Inpatient services

Ifor ward

Ifor ward

Ifor Ward is the general paediatric ward at The Whittington Hospital and has 23 beds. We look after approximately 2,000 children per year who have medical and surgical conditions.

There is a playroom on the ward and a small outside play area which is open when the weather permits. A team of qualified hospital play specialists work with the children and part of their role is preparing them for medical and surgical procedures. Facilities for children of all ages include TVs, DVDs and books.

We have a school on the ward that caters for school aged children and is open in term time from 9.30am-3.15pm. It's run by experienced staff and led by Rosemarie Hilditch, who has over 30 years teaching experience. We teach primary, secondary and special needs children. The school was inspected in October 2011 and received an outstanding OFSTED report.

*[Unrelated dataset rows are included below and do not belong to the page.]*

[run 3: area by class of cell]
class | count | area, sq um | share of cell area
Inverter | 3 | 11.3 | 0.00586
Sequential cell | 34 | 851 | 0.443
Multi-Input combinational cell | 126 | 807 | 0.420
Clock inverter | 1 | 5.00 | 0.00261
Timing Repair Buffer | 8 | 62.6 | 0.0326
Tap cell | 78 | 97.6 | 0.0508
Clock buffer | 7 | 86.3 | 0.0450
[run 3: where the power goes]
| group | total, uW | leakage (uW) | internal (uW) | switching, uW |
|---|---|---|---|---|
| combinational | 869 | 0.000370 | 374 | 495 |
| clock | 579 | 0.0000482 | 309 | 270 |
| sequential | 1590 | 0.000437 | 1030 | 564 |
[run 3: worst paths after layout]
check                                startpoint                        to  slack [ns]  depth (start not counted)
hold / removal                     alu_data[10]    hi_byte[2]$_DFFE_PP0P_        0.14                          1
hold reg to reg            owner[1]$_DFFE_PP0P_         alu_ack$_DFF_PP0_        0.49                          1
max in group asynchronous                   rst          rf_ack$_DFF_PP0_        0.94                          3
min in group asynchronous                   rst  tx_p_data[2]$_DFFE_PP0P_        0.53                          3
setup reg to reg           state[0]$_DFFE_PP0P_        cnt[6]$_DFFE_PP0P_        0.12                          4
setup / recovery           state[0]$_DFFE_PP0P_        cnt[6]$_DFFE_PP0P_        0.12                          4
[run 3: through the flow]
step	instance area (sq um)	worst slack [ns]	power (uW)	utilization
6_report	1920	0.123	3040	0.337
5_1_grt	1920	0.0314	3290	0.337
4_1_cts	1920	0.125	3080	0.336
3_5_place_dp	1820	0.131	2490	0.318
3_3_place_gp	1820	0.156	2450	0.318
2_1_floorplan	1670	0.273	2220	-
==> src/rtl/pipe_stage_reg.sv <==
// Pipeline stage register: 2-entry elastic buffer (main + skid) carrying PC, instruction and operands.
// Latency: 1 cycle from accept to output when the stage is empty or draining.
// Backpressure: in_ready decoded from state only; skid entry absorbs one cycle of downstream stall.
module pipe_stage_reg #(
  parameter int                  PC_WIDTH  = 32,
  parameter int                  IR_WIDTH  = 32,
  parameter int                  OP_WIDTH  = 32,
  parameter int                  NUM_OPS   = 2,
  parameter logic [IR_WIDTH-1:0] NOP_INSN  = 32'h00000000,
  parameter int                  CNT_WIDTH = 16
) (
  input  logic                         clk,
  input  logic                         rst,
  input  logic                         flush,
  input  logic                         in_valid,
  output logic                         in_ready,
  input  logic [PC_WIDTH-1:0]          pc_in,
  input  logic [IR_WIDTH-1:0]          ir_in,
  input  logic [NUM_OPS*OP_WIDTH-1:0]  ops_in,
  output logic                         out_valid,
  input  logic                         out_ready,
  output logic [PC_WIDTH-1:0]          pc_out,
  output logic [IR_WIDTH-1:0]          ir_out,
  output logic [NUM_OPS*OP_WIDTH-1:0]  ops_out,
  output logic [1:0]                   occupancy,
  output logic [CNT_WIDTH-1:0]         stall_cycles
);

  localparam int OPS_W = NUM_OPS * OP_WIDTH;
  localparam int ENT_W = PC_WIDTH + IR_WIDTH + OPS_W;

  typedef enum logic [1:0] {
    ST_EMPTY = 2'd0,
    ST_ONE   = 2'd1,
    ST_FULL  = 2'd2
  } state_e;

  state_e               state_q, state_d;
  logic [ENT_W-1:0]     main_q, main_d;
  logic [ENT_W-1:0]     skid_q, skid_d;
  logic [CNT_WIDTH-1:0] stall_q, stall_d;
  logic [ENT_W-1:0]     in_ent;
  logic                 accept;
  logic                 drain;

  // Entry layout: {pc, ir, ops}, ops packed LSB-first.
  assign in_ent       = {pc_in, ir_in, ops_in};
  assign accept       = in_valid & in_ready;
  assign drain        = out_valid & out_ready;
  assign stall_cycles = stall_q;

  // State, data and stall counter registers; reset clears everything immediately.
  always_ff @(posedge clk or posedge rst) begin
    if (rst) begin
      state_q <= ST_EMPTY;
      main_q  <= '0;
      skid_q  <= '0;
      stall_q <= '0;
    end else begin
      state_q <= state_d;
      main_q  <= main_d;
      skid_q  <= skid_d;
      stall_q <= stall_d;
    end
  end

  // Next state and data loads; flush discards everything and suppresses any load so
  // a flushed entry can never reach the outputs.
  always_comb begin
    state_d = state_q;
    main_d  = main_q;
    skid_d  = skid_q;
    case (state_q)
      ST_EMPTY: begin
        if (accept) begin
          state_d = ST_ONE;
          main_d  = in_ent;
        end
      end
      ST_ONE: begin
        if (accept && drain) begin
          main_d = in_ent;
        end else if (accept) begin
          state_d = ST_FULL;
          skid_d  = in_ent;
        end else if (drain) begin
          state_d = ST_EMPTY;
        end
      end
      ST_FULL: begin
        if (drain) begin
          state_d = ST_ONE;
          main_d  = skid_q;
        end
      end
      default: state_d = ST_EMPTY;
    endcase
    if (flush) begin
      state_d = ST_EMPTY;
      main_d  = main_q;
      skid_d  = skid_q;
    end
  end

  // Saturating count of cycles where a valid head is held back by downstream.
  always_comb begin
    stall_d = stall_q;
    if (out_valid && !out_ready && (stall_q != {CNT_WIDTH{1'b1}})) begin
      stall_d = stall_q + 1'b1;
    end
  end

  // Outputs decoded from state and the main entry; a bubble shows NOP while pc/ops hold.
  always_comb begin
    in_ready  = 1'b1;
    out_valid = 1'b0;
    occupancy = 2'd0;
    case (state_q)
      ST_ONE: begin
        out_valid = 1'b1;
        occupancy = 2'd1;
      end
      ST_FULL: begin
        in_ready  = 1'b0;
        out_valid = 1'b1;
        occupancy = 2'd2;
      end
      default: ;
    endcase
    pc_out  = main_q[ENT_W-1 -: PC_WIDTH];
    ir_out  = (state_q == ST_EMPTY) ? NOP_INSN : main_q[OPS_W +: IR_WIDTH];
    ops_out = main_q[OPS_W-1:0];
  end

endmodule

==> config.mk <==
export PLATFORM = sky130hd
export DESIGN_NAME = pipe_stage_reg
export DESIGN_NICKNAME = d
export VERILOG_FILES = /design/src/rtl/pipe_stage_reg.sv
export SDC_FILE = /design/constraint.sdc
export NUM_CORES = 1
export LEC_CHECK = 0
export CORE_MARGIN = 1
export CORE_UTILIZATION = 51
export DETAILED_ROUTE_END_ITERATION = 7
export GPL_TIMING_DRIVEN = 0
export PLACE_DENSITY = 0.8
export SLEW_MARGIN = 20
export SYNTH_ARGS = -nofsm -noshare
export SYNTH_HDL_FRONTEND = slang
export SYNTH_SLANG_ARGS = --single-unit
==> constraint.sdc <==
create_clock -name clk -period 13 [get_ports clk]
set_input_delay 3.25 -clock clk [delete_from_list [all_inputs] [get_ports clk]]
set_output_delay 3.25 -clock clk [all_outputs]
set_load 0.005 [all_outputs]
==> results.txt <==
----------------------------------------------------
[Global route]
  Final global-route overflow total ... 0
  Largest net degree at the start of global routing ... 101
  First-pass GRT wire length ... 44900 µm
  Gr usage total ... 0.217
  Number of antenna violations at the first check in global routing ... 1
  Vias in the first global route ... 8527

[Layout]
  Final cell utilization of the core ... 0.697
  Area taken by multi-input logic gates ... 5100 µm²
  Fillers ... 1753
  Net total in the final layout ... 1371
  Share of final-layout standard cells stronger than drive strength 1 ... 0.424
  Final Instance Area ... 17100 µm²
  Sequential Area ... 6860 µm²
  Area growth from synthesis to layout ... 32.7%

[Detailed routing]
  Via-per-instance ratio ... 5.12
  Via Count ... 8102
  Final wirelength ... 27600 µm
  Per-cell routed wire length ... 17.5 µm
  Post-detailed-route DRC marker count ... 0
  Final antenna-violating net count ... 0
  Iteration-0 DRC Markers ... 341
  Number of iterations in the first detailed-routing pass ... 4

[Clock tree]
  Cells resized by post-CTS repair ... 0
  Number of levels in the clock H-tree ... 1
  CTS tree ... yes
  Number of setup buffers added after CTS ... 0
  Clock Root Buffer ... clkbuf_16
  Clock transition at the register clock pins on the worst setup and hold paths after CTS ... 60 ps
  Source-to-sink clock delay at the later pin of the worst-skew pair ... 540 ps
  Max Root-Sink Buffers ... 3
  CTS hold repair buffers ... 0
  TritonCTS sink count ... 274
  Number of buffers created by CTS ... 30

[Placed design]
  Half-perimeter wire length after placement ... 19300 µm
  Global placement routability congestion ... 0.798
  Number of input and output port buffers inserted ... 280
  Area of placed instances ... 16200 µm²

[Yosys]
  Cells after Synth ... 919
  Post-synthesis cell area ... 12900 µm²
  Register bit total from synthesis ... 274
  Count of synthesis-stage warnings from yosys ... 0
  Post-Syn Nets ... 1057
  Sequential area share after synthesis ... 0.531
  Post-synth cell types ... 41
  Mean area per synthesized cell ... 14.1 µm²
  Top cells by area in the synthesized netlist ... dfrtp_1 (53%), mux2_2 (31%), buf_4 (5.6%)
  Area leader, netlist ... dfrtp_1
  Share of the synthesized area in the top cell type ... 0.531

[Worst setup path]
  CP most frequent cell ... clkbuf_1
  Cells traversed along the worst timing path ... inv_1 -> ha_1 -> clkbuf_1 -> clkbuf_1 -> nor2b_1 -> clkdlybuf4s50_1
  Crit. End Element ... output port
  Crit path max fanout ... 10
  Delay of the slowest cell on the worst path ... 470 ps
  Critical path data required time ... 9750 ps
  Launching element type of the critical path ... flip-flop
  Buffers & Inverters on Critical Path ... 4
  Slowest cell on the critical path ... clkdlybuf4s50_1
  Type of the worst setup path ... reg2out
  Largest delay share family, worst path ... buffers and inverters
  Worst endpoint data arrival time ... 2660 ps

[STA]
  Final critical delay including setup and external delays ... 5910 ps
  Number of hold-slack violations in the final timing report ... 0
  Setup repair after global routing missed its margin ... no
  Share of the cycle needed by the critical path after routing ... 0.454
  Number of pins with negative max-slew slack in the final report ... 0
  Clock skew after layout ... 5.14 ps
  Highest Clock Rate ... 169 MHz
  Transition time of the tightest slew-check pin ... 803 ps
  Final-report setup violation count ... 0
  Worst max-slew margin expressed relative to the limit ... 0.465

[Pwr]
  Post-route total power ... 3630 µW
  Power density of the placed cells ... 211 nW/µm²
  Max IR drop VDD ... 111 µV
  Leak ... 0.00727 µW

[Min path]
  Hold crit path type ... reg2reg

[Die]
  Top-level I/O count ... 281
  Total die area ... 26000 µm²
  Die width ... 161 µm
  Std-Cell Core Area ... 24600 µm²
  Chip Height ... 161 µm
  Number of rows in the core area ... 57
  Starting Density ... 0.525

[Outcome]
  Status ... complete, no violations

[Run]
  Max-cap violations ... 0

----------------------------------------------------
==> synth_stat cells, drive strengths merged <==
cell	n
a21oi	4
a22o	1
a31oi	2
a41oi	1
and3	3
and4b	1
buf	131
clkbuf	13
dfrtp	274
ha	5
inv	5
mux2	386
nand2	6
nand2b	1
nand3	10
nand3b	1
nand4	1
nor2	5
nor2b	34
nor3	2
nor4	3
o2111ai	2
o211ai	2
o21a	2
o21ai	7
o22ai	1
or2	1
or3b	1
or4	3
xnor2	11
==> final timing paths <==
path                       cells past startpoint                      to                    from  slack [ps]
max in group asynchronous                      3  skid_q[66]$_DFFE_PP0P_                     rst        8920
max reg2reg                                    8  main_q[25]$_DFFE_PP0P_  state_q[0]$_DFFE_PP0P_       10130
min                                            1  skid_q[14]$_DFFE_PP0P_  skid_q[14]$_DFFE_PP0P_         490
max                                            6              ir_out[27]  state_q[0]$_DFFE_PP0P_        7090
min in group asynchronous                      2  main_q[39]$_DFFE_PP0P_                     rst        3200
min reg2reg                                    1  skid_q[14]$_DFFE_PP0P_  skid_q[14]$_DFFE_PP0P_         490
`src/rtl/mult8_pkg.sv`:
```
// Shared types, widths and the sign-extension helper for the sequential 8x8 signed multiplier.
package mult8_pkg;

  localparam int unsigned DATA_W = 8;
  localparam logic [3:0] ITER_COUNT = 4'd8;

  typedef enum logic [2:0] {
    StIdle     = 3'd0,
    StAdd      = 3'd1,
    StShift    = 3'd2,
    StHold     = 3'd3,
    StAddShift = 3'd4
  } state_e;

  function automatic logic [DATA_W:0] sext9(input logic [DATA_W-1:0] v);
    return {v[DATA_W-1], v};
  endfunction

endpackage

```
`src/rtl/mult8_seq_core_addsub9.sv`:
```
// 9-bit adder/subtractor; sub_i=1 adds the two's complement of b_i, carry-out is dropped.
module addsub9 (
  input  logic [8:0] a_i,
  input  logic [8:0] b_i,
  input  logic       sub_i,
  output logic [8:0] sum_o
);

  logic [8:0] b_eff;

  always_comb begin
    b_eff = sub_i ? ~b_i : b_i;
    sum_o = a_i + b_eff + {8'd0, sub_i};
  end

endmodule

```
`src/rtl/mult8_seq_core.sv`:
```
// Sequential 8x8 signed multiplier: X/A/B registers plus the add/shift control FSM.
// Define MULT8_MERGED_STEP_EN to fold add and shift into one ADDSHIFT state (8-cycle latency).
module mult8_seq_core
  import mult8_pkg::*;
(
  input  logic              Clk,
  input  logic              Reset,
  input  logic              Run,
  input  logic              ClearA_LoadB,
  input  logic [DATA_W-1:0] S,
  output logic [DATA_W-1:0] Aval,
  output logic [DATA_W-1:0] Bval,
  output logic              Xval,
  output logic              Busy
);

  state_e            state_q, state_d;
  logic [DATA_W-1:0] a_q, a_d;
  logic [DATA_W-1:0] b_q, b_d;
  logic              x_q, x_d;
  logic [3:0]        k_q, k_d;
  logic              run_q, run_d;

  logic [8:0]        sum;
  logic [8:0]        step;
  logic              last_iter;

  assign last_iter = (k_q == ITER_COUNT);

  // The final iteration weighs the multiplier's sign bit negatively, hence subtract.
  addsub9 u_addsub9 (
    .a_i  (sext9(a_q)),
    .b_i  (sext9(S)),
    .sub_i(last_iter),
    .sum_o(sum)
  );

  assign step = b_q[0] ? sum : {x_q, a_q};

  always_comb begin
    state_d = state_q;
    a_d     = a_q;
    b_d     = b_q;
    x_d     = x_q;
    k_d     = k_q;
    run_d   = Run;

    case (state_q)
      StIdle: begin
        if (ClearA_LoadB) begin
          b_d = S;
          a_d = '0;
          x_d = 1'b0;
        end else if (Run && !run_q) begin
          a_d = '0;
          x_d = 1'b0;
          k_d = 4'd1;
`ifdef MULT8_MERGED_STEP_EN
          state_d = StAddShift;
`else
          state_d = StAdd;
`endif
        end
      end
      StAdd: begin
        if (b_q[0]) begin
          x_d = sum[8];
          a_d = sum[7:0];
        end
        state_d = StShift;
      end
      StShift: begin
        a_d = {x_q, a_q[DATA_W-1:1]};
        b_d = {a_q[0], b_q[DATA_W-1:1]};
        if (last_iter) begin
          state_d = StHold;
        end else begin
          k_d     = k_q + 4'd1;
          state_d = StAdd;
        end
      end
      StAddShift: begin
        x_d = step[8];
        a_d = step[8:1];
        b_d = {step[0], b_q[DATA_W-1:1]};
        if (last_iter) begin
          state_d = StHold;
        end else begin
          k_d = k_q + 4'd1;
        end
      end
      StHold: begin
        if (!Run) begin
          state_d = StIdle;
        end
      end
      default: state_d = StIdle;
    endcase
  end

  always_ff @(posedge Clk) begin
    if (Reset) begin
      state_q <= StIdle;
      a_q     <= '0;
      b_q     <= '0;
      x_q     <= 1'b0;
      k_q     <= 4'd0;
      run_q   <= 1'b0;
    end else begin
      state_q <= state_d;
      a_q     <= a_d;
      b_q     <= b_d;
      x_q     <= x_d;
      k_q     <= k_d;
      run_q   <= run_d;
    end
  end

  assign Aval = a_q;
  assign Bval = b_q;
  assign Xval = x_q;
  assign Busy = (state_q != StIdle) && (state_q != StHold);

endmodule

```
`config.mk`:
```
export PLATFORM = sky130hd
export DESIGN_NAME = mult8_seq_core
export DESIGN_NICKNAME = d
export VERILOG_FILES = /design/src/rtl/mult8_pkg.sv /design/src/rtl/mult8_seq_core_addsub9.sv /design/src/rtl/mult8_seq_core.sv
export SDC_FILE = /design/constraint.sdc
export NUM_CORES = 1
export LEC_CHECK = 0
export ABC_AREA = 1
export BUFFER_PORTS_ARGS = -buffer_cell sky130_fd_sc_hd__clkbuf_2
export CAP_MARGIN = 20
export CORE_MARGIN = 2
export CORE_UTILIZATION = 48
export DETAILED_ROUTE_END_ITERATION = 8
export PLACE_DENSITY = 0.75
export SETUP_SLACK_MARGIN = 0.02
export SYNTH_ARGS = -nofsm -noshare
export SYNTH_HDL_FRONTEND = slang
export SYNTH_SLANG_ARGS = --single-unit
```
`constraint.sdc`:
```
create_clock -name Clk -period 5.9 [get_ports Clk]
set_input_delay 0 -clock Clk [delete_from_list [all_inputs] [get_ports Clk]]
set_output_delay 0 -clock Clk [all_outputs]
set_load 0.02 [all_outputs]
```
==> results by group <==
Status
  – Status: complete, no violations

Timing
  – Slew Limit Fails: 0
  – Final Critical Period: 2.59 ns
  – Highest Clock Rate: 0.385 GHz
  – Worst slew pin tran: 0.755 ns
  – Clock skew: 0.0196 ns
  – Final Cycle Share: 0.440
  – Final hold viol count: 0
  – Setup-failing EPs final: 0
  – Min setup slack post-route: 3.31 ns
  – Max-Slew Margin vs Limit: 0.497
  – Total Neg Setup Slack: 0 ns
  – RSZ-0062 raised after global routing: no
  – Final hold slack: 0.0335 ns

Power and ir drop
  – Sequential cell fraction of total power: 0.294
  – Switching power: 0.431 mW
  – Pint: 0.433 mW
  – Comb pwr share: 0.561
  – Clk network pwr share: 0.145
  – Peak supply drop: 0.000332 V
  – Static leakage: 0.930 nW
  – Switching fraction of total power: 0.499
  – Total power: 0.864 mW
  – Power per cell area: 435 mW/mm^2

Logic synthesis
  – Async S/R FF share, synth: 0
  – Synthesized cell area: 0.00168 mm^2
  – FF+latch count, synth: 24
  – Post-synth EDFFs: 0
  – Synth Area per Inst: 7.13 um^2
  – Largest family of logic cells by synthesized area: simple AND/OR/NAND/NOR gates
  – Post-Synth Simple-Gate Area: 0.278
  – Seq/Total Area, Yosys: 0.286
  – Synth Area in Adders: 0.124
  – Yosys warns: 0
  – Post-Syn Nets: 264
  – Gate count after technology mapping: 236
  – Synth cell types: 32
  – Multiplexer area fraction after synthesis: 0
  – Synth Flop Type: dfxtp_1
  – Compound-cell area share of the yosys netlist: 0.181
  – XOR/XNOR share of the synthesized area: 0.0469

Detailed routing
  – Post-route ant nets: 0
  – DRC viols: 0
  – Iter 0 DRT Violations: 86
  – Detailed Route WL: 3890 um
  – Routed len/inst: 12.3 um
  – DR pass1 iterations: 4
  – Via count: 1626
  – Vias/cell: 5.13

Placed design
  – IO buf count: 29
  – DP HPWL: 2840 um
  – RePlAce Congestion: 0.894
  – Placed cells: 304
  – Place WS: 3.29 ns
  – Post-placement cell area: 0.00184 mm^2

CTS
  – CTS Buf Count: 3
  – Worst-case clock buffer depth: 2
  – PostCTS Resize Cnt: 0
  – CTS tree: built
  – Clk Latency, worst-skew pair: 0.35 ns
  – H-tree Lvls: 1
  – # clock sinks: 24
  – Postcts setup bufs: 0
  – Clock transition at path regs: 0.15 ns
  – Root Buffer: clkbuf_4

Critical path
  – CP Capture Type: register
  – Max FO, Critical Path: 11
  – Max incr delay on CP: 0.50 ns
  – Crit path cell chain: inv_1, ha_1, nand3_1, xnor2_1, ha_1, nand2_1, inv_1, nand3_2, nand2_2, or2_0, nand3_1, nand2_1, nand2_1, a21oi_1
  – Critical path arrival: 2.84 ns
  – Cell repeated most along the worst path: nand2_1
  – Kind of critical path: register to register
  – Buffers and inverters on the worst path: 2
  – RR Startpoint: k_q[0]$_SDFFE_PP0P_
  – CP max stage cell: xnor2_1
  – Critical Path Start: k_q[0]$_SDFFE_PP0P_
  – Cell family with most CP delay: simple AND/OR/NAND/NOR gates
  – Data required, critical path: 6.14 ns
  – Startpoint types: register

Flow run
  – Number of max-cap violations: 0

Min path
  – HP Start: Reset
  – Hold WC Path Type: input pin to register

Layout
  – Nets: 300
  – Layout cells sized above 1: 0.185
  – Final Util: 0.590
  – Final non-filler cell total: 317
  – Most frequent cells in the layout: 67 x nand2_1, 29 x clkbuf_2, 24 x dfxtp_1
  – Final instance area: 0.00199 mm^2
  – Antenna cells: 0
  – Commonest non-fill, non-tap cell in the layout: nand2_1
  – Synth-to-Final Area Change: 18.1%

GRT
  – Vias in the first global route: 1521
  – Overall global routing resource usage: 0.210
  – Initial antenna violation count: 0
  – Largest net degree at the start of global routing: 21
  – Global-route wire length before repair: 6760 um
  – Total congestion overflow: 0

Floorplanning
  – Initial core utilization: 0.500
  – Core Box Area: 0.00336 mm^2
  – Rows: 21
  – Chip Width: 63.2 um
  – Ports: 30
  – Chip height: 63.2 um
  – Die area: 0.00399 mm^2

The ward is situated on the fourth floor of The Whittington Hospital, next to the paediatric outpatients clinic – 4D. When coming into the hospital via the main entrance in Magdala Avenue use the main lifts to take you up to level four and follow the signs for Ifor ward.

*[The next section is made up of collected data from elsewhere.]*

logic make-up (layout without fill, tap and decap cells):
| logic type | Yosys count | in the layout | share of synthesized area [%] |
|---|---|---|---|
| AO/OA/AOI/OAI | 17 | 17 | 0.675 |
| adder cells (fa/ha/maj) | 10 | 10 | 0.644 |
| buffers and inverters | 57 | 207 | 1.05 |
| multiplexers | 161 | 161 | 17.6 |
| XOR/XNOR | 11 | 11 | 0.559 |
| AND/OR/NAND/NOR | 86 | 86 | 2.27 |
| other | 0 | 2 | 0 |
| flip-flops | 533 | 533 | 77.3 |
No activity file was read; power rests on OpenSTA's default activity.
--- config.mk ---
export PLATFORM = sky130hd
export DESIGN_NAME = send_scheduler
export DESIGN_NICKNAME = d
export VERILOG_FILES = /design/src/rtl/send_scheduler.sv
export SDC_FILE = /design/constraint.sdc
export NUM_CORES = 1
export LEC_CHECK = 0
export CAP_MARGIN = 0
export CORE_MARGIN = 3
export CORE_UTILIZATION = 35
export CTS_CLUSTER_SIZE = 10
export DETAILED_ROUTE_END_ITERATION = 8
export PLACE_DENSITY = 0.63
export SLEW_MARGIN = 10
export SYNTH_ARGS = -nofsm -noshare
export SYNTH_HDL_FRONTEND = slang
export SYNTH_SLANG_ARGS = --single-unit
--- constraint.sdc ---
create_clock -name clk -period 2.75 [get_ports clk]
set_input_delay 0.6875 -clock clk [delete_from_list [all_inputs] [get_ports clk]]
set_output_delay 0.6875 -clock clk [all_outputs]
set_load 0.01 [all_outputs]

Contact number: 020 7288 5442
Paediatric high dependency unit

Paediatric high dependency unit

One of our core aims is to provide children and their families with the safest and best care, as close to home as possible. Where possible we will try and do this in their home (hospital at home) or with a mixed approach (paediatric ambulatory care). Some children will however need admitting to our paediatric inpatients ward (Ifor ward). For the vast majority of children a normal paediatric admission is all that is required. However some children will require a greater degree of monitoring and treatment (medical and surgical), thus requiring admission to a high dependency unit (HDU).

Our paediatric high dependency unit was opened in June 2004 and has two beds. This allows us to take care of a wider range of patients and ensure that more families can remain within easy access of their home and local support networks.

In some cases children may present extremely sick or continue to deteriorate and will require admission to paediatric intensive care. In these situations our team will stabilise the child and then liaise with the children's acute transport team who will identify a paediatric intensive care bed and transfer the patient. We participate in regular joint training sessions with the children's acute transport team to ensure that both teams work efficiently and in a synchronised way for these rare events.

We comply with national standards set out for HDUs and provide regular training and simulation for our staff to ensure that we deliver the highest standard of care for children. The unit has approximately 100 admissions every year and accounts for approximately 250 bed days. The current HDU paediatric leads are Dr John Moreiras and senior nurse Shadi Saramad.

Paediatric ambulatory care

Paediatric ambulatory care centre
As of April 2014 paediatric ambulatory care is delivered in two locations.

Roses day care is situated between the inpatient ward and outpatient clinics on level four and has six beds and two cubicles. This is for children who require planned day case investigations and treatments, such as blood transfusions, chemotherapy, skin prick testing and imaging procedures.

Our new paediatric ambulatory care centre is adjacent to the adult ambulatory care centre, located on level two close to the paediatric emergency department. In the new centre children with acute illnesses can be closely monitored and managed by experienced paediatric staff with a view to discharge on the same day, avoiding hospital admission wherever possible. It is also the new home for the well established “10-12” (urgent referral) clinic.

Children with oncology (blue) emergency cards who are known to us can be seen directly at Roses day care without needing a children's emergency department or GP referral. Children with haematology (red) or the standard (yellow) emergency cards who are known to us with other chronic illnesses are seen in the children's emergency department or the children’s ambulatory care centre by the paediatric team. We see approximately 4,000 children per year in this service.
Neonatal intensive care unit

Neonatal intensive care unit

The neonatal intensive care unit (NICU) located on level two at The Whittington Hospital cares for inborn babies, in-utero and ex-utero transfers. It is part of the North East London Perinatal Network, cooperating most closely with local neonatal units at University College Hospital and The Royal Free Hospital.

The NICU cares for premature infants and unwell full term newborns. It is consultant led and staffed by dietitians, physiotherapists and occupational therapists, with pharmacist and counselling support.

There is joint perinatal working with obstetricians and midwives and shared research projects both within the network and nationally. Deliveries are increasing, currently 4000 annually with approximately 400 admissions to the NICU. The neonatal team reviews and leads the examination of all well newborn infants following birth on the postnatal wards together with midwives and breast feeding advisors.
The hospital at home (H@H) team is made up of skilled paediatric nurses working in partnership with child healthcare professionals in primary, community and secondary care. This service will provide assessment and care interventions to support the child and empower the family during an acute illness in their home environment.